EXERCISE:
Examine the entries below, count the lines holding the string "acceptance", and respond with the number only.

MATERIAL SHOWN:

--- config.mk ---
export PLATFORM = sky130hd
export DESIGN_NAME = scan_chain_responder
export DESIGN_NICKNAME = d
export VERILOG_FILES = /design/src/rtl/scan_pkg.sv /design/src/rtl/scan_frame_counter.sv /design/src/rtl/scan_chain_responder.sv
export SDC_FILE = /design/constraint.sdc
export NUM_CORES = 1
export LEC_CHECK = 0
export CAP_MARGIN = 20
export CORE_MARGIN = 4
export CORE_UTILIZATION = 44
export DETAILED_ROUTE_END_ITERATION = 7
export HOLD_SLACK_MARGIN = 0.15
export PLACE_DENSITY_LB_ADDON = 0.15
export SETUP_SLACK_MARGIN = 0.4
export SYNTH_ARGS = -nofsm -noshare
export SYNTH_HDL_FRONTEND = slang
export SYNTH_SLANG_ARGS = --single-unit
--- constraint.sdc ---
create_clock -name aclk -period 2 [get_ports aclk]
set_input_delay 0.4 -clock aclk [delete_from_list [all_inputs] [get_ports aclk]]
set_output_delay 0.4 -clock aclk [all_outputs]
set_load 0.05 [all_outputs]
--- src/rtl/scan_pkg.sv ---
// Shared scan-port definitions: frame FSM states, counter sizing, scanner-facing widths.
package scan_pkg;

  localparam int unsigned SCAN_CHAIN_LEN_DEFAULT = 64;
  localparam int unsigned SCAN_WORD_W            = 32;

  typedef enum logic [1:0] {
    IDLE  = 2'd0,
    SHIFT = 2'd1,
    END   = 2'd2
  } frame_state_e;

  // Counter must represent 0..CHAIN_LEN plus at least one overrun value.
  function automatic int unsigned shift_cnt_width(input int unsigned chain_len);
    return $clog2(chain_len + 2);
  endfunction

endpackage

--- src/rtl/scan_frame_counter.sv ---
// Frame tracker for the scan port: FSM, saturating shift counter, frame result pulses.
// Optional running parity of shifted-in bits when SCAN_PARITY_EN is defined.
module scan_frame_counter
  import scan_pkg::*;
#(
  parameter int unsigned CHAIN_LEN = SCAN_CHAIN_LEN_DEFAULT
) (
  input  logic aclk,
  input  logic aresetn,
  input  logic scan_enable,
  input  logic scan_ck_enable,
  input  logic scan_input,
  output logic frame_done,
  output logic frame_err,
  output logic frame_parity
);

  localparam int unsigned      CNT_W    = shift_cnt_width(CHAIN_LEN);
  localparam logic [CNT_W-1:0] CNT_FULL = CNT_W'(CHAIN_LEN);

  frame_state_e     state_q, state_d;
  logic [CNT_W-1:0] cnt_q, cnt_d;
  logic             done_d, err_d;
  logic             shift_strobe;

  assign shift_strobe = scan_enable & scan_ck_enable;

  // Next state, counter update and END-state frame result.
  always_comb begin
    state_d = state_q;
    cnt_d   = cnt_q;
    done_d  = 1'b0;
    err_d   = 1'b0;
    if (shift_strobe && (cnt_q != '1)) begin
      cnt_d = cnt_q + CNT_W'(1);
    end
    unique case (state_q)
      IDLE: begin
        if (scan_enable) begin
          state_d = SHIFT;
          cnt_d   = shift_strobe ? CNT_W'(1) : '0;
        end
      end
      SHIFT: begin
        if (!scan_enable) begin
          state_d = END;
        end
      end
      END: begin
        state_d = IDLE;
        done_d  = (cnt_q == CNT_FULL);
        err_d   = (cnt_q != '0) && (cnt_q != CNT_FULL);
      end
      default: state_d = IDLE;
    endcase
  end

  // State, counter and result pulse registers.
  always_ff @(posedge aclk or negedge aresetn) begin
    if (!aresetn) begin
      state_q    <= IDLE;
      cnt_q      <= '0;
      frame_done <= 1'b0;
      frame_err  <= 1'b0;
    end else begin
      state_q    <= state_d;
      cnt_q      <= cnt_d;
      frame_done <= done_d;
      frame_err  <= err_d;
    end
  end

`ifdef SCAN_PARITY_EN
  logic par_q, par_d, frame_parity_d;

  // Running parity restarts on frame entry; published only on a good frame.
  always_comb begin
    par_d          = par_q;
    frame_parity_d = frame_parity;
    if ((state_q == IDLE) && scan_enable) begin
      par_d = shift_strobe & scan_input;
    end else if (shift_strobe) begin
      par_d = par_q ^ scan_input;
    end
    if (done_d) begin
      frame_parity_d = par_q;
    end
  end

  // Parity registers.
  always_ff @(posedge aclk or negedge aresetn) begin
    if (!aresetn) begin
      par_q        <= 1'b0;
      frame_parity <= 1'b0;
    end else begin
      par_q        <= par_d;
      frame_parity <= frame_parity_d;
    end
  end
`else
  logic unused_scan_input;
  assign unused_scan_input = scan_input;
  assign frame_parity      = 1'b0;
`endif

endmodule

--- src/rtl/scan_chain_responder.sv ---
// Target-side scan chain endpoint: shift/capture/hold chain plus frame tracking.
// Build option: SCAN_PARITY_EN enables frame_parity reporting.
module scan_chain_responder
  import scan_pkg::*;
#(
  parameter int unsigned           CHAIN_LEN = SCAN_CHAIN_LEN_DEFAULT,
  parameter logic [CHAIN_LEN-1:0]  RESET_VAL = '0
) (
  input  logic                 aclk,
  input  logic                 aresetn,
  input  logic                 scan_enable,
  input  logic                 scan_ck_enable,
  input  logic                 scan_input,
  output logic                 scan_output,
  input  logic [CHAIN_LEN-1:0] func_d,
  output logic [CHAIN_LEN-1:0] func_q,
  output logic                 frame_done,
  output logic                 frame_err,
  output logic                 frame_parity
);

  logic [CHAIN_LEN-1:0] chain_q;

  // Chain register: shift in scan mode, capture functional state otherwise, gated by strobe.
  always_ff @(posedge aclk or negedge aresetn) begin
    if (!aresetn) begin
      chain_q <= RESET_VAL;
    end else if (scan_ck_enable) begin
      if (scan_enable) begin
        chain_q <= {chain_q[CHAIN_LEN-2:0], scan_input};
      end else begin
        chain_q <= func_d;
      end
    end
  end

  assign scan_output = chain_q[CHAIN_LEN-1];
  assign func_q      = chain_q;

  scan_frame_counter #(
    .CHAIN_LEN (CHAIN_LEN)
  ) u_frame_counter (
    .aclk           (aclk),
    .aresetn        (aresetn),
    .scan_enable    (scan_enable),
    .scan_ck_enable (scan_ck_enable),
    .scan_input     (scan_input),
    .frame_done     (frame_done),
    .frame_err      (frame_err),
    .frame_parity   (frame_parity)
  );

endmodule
...
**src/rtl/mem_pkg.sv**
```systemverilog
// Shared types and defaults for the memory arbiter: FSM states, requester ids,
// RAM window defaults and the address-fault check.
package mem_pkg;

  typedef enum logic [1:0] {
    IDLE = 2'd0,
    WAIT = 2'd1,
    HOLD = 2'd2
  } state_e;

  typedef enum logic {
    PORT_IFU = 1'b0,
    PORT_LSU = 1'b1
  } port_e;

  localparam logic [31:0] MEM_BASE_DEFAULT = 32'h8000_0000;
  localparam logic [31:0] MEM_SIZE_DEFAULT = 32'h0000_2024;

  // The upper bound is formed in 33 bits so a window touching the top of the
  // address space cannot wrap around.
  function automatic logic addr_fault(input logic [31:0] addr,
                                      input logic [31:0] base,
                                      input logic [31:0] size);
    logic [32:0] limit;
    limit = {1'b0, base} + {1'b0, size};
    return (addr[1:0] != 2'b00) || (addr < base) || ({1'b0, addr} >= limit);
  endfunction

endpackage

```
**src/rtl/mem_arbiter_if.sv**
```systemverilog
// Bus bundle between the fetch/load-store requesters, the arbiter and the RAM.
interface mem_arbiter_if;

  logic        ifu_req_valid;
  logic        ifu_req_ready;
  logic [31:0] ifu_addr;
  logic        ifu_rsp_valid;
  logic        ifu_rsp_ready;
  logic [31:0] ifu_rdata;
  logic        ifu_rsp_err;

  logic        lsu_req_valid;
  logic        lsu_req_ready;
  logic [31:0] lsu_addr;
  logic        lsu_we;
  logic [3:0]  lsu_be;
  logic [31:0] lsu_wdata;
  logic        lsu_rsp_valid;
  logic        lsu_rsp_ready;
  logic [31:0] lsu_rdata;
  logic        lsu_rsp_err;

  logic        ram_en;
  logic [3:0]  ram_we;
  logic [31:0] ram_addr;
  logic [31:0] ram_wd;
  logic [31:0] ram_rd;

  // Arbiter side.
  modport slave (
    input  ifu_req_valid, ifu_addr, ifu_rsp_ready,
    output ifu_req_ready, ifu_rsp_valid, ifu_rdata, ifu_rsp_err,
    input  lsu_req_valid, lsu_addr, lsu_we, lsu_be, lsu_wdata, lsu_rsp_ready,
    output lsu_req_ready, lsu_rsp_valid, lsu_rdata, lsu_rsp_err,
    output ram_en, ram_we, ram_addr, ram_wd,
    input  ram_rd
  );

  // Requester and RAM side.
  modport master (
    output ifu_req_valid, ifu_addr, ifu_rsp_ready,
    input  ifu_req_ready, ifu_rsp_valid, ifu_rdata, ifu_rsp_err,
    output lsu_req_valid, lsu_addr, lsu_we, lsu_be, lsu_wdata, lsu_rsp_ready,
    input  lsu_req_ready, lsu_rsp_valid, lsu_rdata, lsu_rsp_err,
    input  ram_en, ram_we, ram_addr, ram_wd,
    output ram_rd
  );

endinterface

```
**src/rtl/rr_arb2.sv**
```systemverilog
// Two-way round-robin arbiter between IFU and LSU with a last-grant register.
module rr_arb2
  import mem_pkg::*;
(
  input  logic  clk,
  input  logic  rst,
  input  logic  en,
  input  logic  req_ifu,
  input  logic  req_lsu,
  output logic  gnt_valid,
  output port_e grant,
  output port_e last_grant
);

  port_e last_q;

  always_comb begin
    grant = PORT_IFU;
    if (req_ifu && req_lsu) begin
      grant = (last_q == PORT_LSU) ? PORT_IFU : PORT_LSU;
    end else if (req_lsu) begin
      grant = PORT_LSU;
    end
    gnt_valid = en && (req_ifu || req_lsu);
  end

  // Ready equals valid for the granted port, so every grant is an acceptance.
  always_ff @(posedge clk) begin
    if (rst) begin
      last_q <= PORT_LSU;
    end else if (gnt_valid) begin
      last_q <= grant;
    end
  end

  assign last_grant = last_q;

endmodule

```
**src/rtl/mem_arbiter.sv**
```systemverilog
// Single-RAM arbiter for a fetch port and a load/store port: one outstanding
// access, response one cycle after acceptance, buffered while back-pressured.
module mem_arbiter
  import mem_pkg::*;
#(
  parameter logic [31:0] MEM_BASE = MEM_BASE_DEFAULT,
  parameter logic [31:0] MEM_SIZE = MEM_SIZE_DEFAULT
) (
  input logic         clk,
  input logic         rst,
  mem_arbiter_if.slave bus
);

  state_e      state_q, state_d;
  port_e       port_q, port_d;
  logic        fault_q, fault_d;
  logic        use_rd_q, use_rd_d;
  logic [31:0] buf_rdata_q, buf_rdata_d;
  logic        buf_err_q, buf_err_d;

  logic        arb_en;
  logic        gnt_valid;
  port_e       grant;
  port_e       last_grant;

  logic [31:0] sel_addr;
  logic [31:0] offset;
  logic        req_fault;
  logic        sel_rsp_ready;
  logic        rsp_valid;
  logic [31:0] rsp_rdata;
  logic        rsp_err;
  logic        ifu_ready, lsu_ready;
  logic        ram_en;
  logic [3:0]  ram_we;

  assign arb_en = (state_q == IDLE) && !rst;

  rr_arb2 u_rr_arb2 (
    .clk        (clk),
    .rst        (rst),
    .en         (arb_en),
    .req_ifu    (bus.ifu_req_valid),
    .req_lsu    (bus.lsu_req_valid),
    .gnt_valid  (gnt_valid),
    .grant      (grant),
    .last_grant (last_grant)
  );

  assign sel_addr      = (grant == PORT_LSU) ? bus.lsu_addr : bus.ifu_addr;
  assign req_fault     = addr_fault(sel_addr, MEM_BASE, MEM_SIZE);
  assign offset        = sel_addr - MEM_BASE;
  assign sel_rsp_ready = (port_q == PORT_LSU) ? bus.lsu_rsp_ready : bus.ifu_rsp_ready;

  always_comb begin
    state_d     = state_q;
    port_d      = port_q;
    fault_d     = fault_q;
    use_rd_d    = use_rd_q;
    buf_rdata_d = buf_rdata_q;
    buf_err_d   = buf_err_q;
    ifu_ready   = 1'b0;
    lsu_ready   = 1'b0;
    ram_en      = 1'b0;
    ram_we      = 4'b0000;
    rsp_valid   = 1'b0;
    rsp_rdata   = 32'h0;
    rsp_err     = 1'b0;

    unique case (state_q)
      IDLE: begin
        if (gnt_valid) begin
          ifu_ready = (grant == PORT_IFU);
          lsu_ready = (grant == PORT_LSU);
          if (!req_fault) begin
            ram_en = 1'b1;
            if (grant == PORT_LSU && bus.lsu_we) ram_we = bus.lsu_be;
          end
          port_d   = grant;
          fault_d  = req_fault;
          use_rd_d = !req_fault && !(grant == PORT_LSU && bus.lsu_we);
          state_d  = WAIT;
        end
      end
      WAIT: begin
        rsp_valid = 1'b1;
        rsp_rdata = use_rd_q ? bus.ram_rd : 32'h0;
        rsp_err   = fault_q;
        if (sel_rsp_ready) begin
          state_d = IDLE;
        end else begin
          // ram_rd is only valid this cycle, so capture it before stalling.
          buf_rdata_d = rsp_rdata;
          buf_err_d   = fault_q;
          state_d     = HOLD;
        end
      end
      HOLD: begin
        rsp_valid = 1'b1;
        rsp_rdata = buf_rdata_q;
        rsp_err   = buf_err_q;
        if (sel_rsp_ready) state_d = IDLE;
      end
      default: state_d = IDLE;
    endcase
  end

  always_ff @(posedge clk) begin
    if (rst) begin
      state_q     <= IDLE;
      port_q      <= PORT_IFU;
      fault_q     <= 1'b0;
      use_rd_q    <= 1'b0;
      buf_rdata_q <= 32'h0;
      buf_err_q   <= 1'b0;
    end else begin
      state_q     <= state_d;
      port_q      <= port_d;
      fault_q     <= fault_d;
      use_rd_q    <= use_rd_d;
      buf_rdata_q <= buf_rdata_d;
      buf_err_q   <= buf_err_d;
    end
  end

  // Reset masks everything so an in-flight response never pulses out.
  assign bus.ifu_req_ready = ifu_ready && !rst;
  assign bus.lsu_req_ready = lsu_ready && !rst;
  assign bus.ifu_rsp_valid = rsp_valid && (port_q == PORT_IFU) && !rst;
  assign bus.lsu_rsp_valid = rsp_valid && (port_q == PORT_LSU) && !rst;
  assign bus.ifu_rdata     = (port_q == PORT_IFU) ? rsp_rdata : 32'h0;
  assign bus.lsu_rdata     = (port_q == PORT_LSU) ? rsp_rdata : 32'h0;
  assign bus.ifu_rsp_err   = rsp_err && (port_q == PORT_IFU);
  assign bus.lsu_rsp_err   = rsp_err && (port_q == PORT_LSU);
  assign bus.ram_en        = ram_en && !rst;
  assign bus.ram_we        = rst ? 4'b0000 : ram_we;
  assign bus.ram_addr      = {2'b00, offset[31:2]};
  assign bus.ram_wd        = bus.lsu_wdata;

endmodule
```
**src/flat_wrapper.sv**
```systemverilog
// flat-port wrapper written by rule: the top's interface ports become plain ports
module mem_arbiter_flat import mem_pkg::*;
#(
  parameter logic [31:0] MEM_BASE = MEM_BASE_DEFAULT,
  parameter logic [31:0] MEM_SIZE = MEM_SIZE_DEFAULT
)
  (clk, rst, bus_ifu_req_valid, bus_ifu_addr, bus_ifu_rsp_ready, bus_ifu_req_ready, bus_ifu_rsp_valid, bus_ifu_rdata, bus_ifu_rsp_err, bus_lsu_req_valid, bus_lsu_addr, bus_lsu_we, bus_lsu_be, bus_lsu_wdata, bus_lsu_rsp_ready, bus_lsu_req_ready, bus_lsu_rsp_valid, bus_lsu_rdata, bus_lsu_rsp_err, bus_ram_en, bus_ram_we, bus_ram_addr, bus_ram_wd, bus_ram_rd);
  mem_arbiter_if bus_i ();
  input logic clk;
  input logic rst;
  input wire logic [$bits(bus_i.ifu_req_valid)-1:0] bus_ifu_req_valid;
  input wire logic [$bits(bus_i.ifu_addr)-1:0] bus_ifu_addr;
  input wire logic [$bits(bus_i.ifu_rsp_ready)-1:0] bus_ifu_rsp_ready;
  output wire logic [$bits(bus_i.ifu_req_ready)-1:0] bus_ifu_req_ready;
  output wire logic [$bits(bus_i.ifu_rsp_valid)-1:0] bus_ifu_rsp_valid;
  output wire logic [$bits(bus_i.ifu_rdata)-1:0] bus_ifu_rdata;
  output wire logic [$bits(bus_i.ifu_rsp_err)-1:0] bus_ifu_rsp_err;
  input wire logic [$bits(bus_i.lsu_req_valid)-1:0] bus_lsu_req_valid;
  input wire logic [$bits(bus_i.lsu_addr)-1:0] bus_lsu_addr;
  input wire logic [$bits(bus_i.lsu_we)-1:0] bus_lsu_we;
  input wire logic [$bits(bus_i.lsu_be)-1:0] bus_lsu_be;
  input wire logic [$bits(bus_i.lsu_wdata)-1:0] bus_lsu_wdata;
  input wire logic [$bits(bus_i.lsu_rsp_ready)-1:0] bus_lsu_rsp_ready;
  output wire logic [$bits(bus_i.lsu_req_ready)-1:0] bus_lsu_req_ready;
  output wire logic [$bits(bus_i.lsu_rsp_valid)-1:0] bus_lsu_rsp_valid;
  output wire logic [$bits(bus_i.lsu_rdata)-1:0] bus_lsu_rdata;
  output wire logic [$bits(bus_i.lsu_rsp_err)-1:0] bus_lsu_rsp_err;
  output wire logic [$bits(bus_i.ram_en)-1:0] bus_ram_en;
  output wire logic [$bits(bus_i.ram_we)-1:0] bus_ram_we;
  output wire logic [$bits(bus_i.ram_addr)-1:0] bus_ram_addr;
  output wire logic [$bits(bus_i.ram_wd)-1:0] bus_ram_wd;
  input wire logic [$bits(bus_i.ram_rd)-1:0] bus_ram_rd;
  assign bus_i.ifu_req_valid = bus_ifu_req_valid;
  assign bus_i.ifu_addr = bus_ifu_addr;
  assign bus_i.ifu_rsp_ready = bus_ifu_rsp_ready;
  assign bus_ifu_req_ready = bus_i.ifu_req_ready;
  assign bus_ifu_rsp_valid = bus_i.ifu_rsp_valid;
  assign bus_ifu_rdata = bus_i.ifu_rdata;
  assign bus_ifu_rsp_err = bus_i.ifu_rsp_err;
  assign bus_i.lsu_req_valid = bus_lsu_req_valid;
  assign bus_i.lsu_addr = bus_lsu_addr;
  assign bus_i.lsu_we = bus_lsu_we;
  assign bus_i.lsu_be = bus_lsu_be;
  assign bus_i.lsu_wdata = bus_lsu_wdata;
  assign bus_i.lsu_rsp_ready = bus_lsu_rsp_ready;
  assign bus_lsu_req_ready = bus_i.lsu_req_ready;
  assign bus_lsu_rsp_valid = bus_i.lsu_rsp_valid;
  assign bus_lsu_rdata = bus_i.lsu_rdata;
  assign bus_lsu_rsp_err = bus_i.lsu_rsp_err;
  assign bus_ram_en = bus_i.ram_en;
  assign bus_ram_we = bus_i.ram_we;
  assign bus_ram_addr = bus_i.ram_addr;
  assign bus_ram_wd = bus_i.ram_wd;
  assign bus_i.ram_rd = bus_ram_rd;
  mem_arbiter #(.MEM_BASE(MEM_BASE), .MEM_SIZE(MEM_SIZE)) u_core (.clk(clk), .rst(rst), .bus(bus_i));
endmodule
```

FINAL ANSWER:
2